"Our way of being in the world is best understood in terms of possible ways of being. We may share much in common with others, and we would not be who we are independently of our histories. Yet in some sense we seem also able to transcend or go beyond these boundaries. We are both fact and possibility Heidegger would say. Our being is something to be achieved; it is something to be gained or lost. In this sense we appear to be different from other beings in the universe. As beings of potentiality, beings on the way, we are always transcending boundaries, moving into new possibilities of being. We are temporal beings. We exist in the present involved in the heritage of what has been. But we also exist in the future which is coming towards us. Our being is such that in the present we remember the past and anticipate the future. We are becoming as individuals and as entangled in the history of humankind."
Eugene Long
2 comments:
Is there an economic side to this: saving a bit of your paycheck is a way of existing in the future. And are we are existing too much in the present without saving enough?
I'm probably just thinking about the financial issues of the day too much ...

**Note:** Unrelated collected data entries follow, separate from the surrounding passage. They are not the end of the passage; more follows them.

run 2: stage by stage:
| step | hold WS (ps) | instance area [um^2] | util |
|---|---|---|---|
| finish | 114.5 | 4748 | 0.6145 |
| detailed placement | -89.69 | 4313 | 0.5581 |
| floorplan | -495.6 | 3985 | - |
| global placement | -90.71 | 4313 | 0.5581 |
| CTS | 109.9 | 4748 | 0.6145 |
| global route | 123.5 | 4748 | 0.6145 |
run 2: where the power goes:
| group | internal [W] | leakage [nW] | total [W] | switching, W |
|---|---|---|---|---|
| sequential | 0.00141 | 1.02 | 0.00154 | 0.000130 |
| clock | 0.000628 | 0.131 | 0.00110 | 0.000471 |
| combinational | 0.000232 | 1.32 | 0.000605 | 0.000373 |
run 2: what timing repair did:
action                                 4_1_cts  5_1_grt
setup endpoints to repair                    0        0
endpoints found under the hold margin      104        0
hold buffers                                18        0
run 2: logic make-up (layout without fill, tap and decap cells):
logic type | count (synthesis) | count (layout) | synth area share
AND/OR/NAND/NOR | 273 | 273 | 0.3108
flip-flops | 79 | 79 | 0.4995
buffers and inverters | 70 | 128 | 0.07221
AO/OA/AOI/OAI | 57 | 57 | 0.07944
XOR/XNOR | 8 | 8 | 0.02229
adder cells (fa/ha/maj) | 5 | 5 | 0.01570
===== src/rtl/sysctl_ctrl.sv =====
module sysctl_ctrl
  import sysctl_pkg::*;
#(
  parameter int ADDR_W = 8,
  parameter logic [ADDR_W-1:0] REG_ADDR = 8'hFE
) (
  input  logic              clk,
  input  logic              porN,
  input  logic              sysRstN,
  input  logic [ADDR_W-1:0] addr,
  input  logic              wrEn,
  input  logic              bootPulse,
  output ctlStrobe_t        strobe,
  output logic              locked,
  output logic              repeatBoot
);

  logic bootSeen;

  always_comb begin
    strobe.regHit = (addr == REG_ADDR);
    strobe.regWr  = strobe.regHit && wrEn;
    strobe.xtalWr = strobe.regWr && !locked;
  end

  // the lock is set by any write to the register and held until reset
  always_ff @(posedge clk) begin
    if (!sysRstN)          locked <= 1'b0;
    else if (strobe.regWr) locked <= 1'b1;
  end

  // boot history only follows power-on reset
  always_ff @(posedge clk) begin
    if (!porN) begin
      bootSeen   <= 1'b0;
      repeatBoot <= 1'b0;
    end else if (bootPulse) begin
      bootSeen <= 1'b1;
      if (bootSeen) repeatBoot <= 1'b1;
    end
  end

  a_r3_lock_after_write: assert property (@(posedge clk) disable iff (!sysRstN)
    strobe.regWr |=> locked);

  a_r6_repeat_sticky: assert property (@(posedge clk) disable iff (!porN)
    repeatBoot |=> repeatBoot);

  a_r6_second_pass: assert property (@(posedge clk) disable iff (!porN)
    (bootSeen && bootPulse) |=> repeatBoot);

endmodule
<file path="config.mk">
export PLATFORM = sky130hd
export DESIGN_NAME = depth_dir_tracker
export DESIGN_NICKNAME = d
export VERILOG_FILES = /design/src/rtl/ddt_pkg.sv /design/src/rtl/ddt_view_cmp.sv /design/src/rtl/ddt_dir_next.sv /design/src/rtl/depth_dir_tracker.sv
export SDC_FILE = /design/constraint.sdc
export NUM_CORES = 1
export LEC_CHECK = 0
export ABC_AREA = 1
export ABC_CLOCK_PERIOD_IN_PS = 2500
export BUFFER_PORTS_ARGS = -buffer_cell sky130_fd_sc_hd__buf_2
export CORE_ASPECT_RATIO = 1.25
export CORE_MARGIN = 3
export CORE_UTILIZATION = 30
export DETAILED_ROUTE_END_ITERATION = 10
export PLACE_DENSITY = 0.48
export SYNTH_ARGS = -nofsm -noshare
export SYNTH_HDL_FRONTEND = slang
export SYNTH_SLANG_ARGS = --single-unit
export TNS_END_PERCENT = 20
</file>
<file path="constraint.sdc">
create_clock -name clk -period 2.5 [get_ports clk]
set_clock_uncertainty 0.15 [all_clocks]
set_input_delay 0.25 -clock clk [delete_from_list [all_inputs] [get_ports clk]]
set_output_delay 0.25 -clock clk [all_outputs]
set_load 0.03 [all_outputs]
</file>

Or... to add to your thought, are we existing too much in our OWN present, and not thinking of the future of the "other"? In other words, if we are really existing with the future in mind, will that not affect how we live now? Would that not change a great deal, financially and otherwise? I'd like to think so... but then, I had a chat with a Christian man today who doesn't see the point in recycling, because his theology is such that he finds no value in trying to save the world from its eventual destruction. Sigh...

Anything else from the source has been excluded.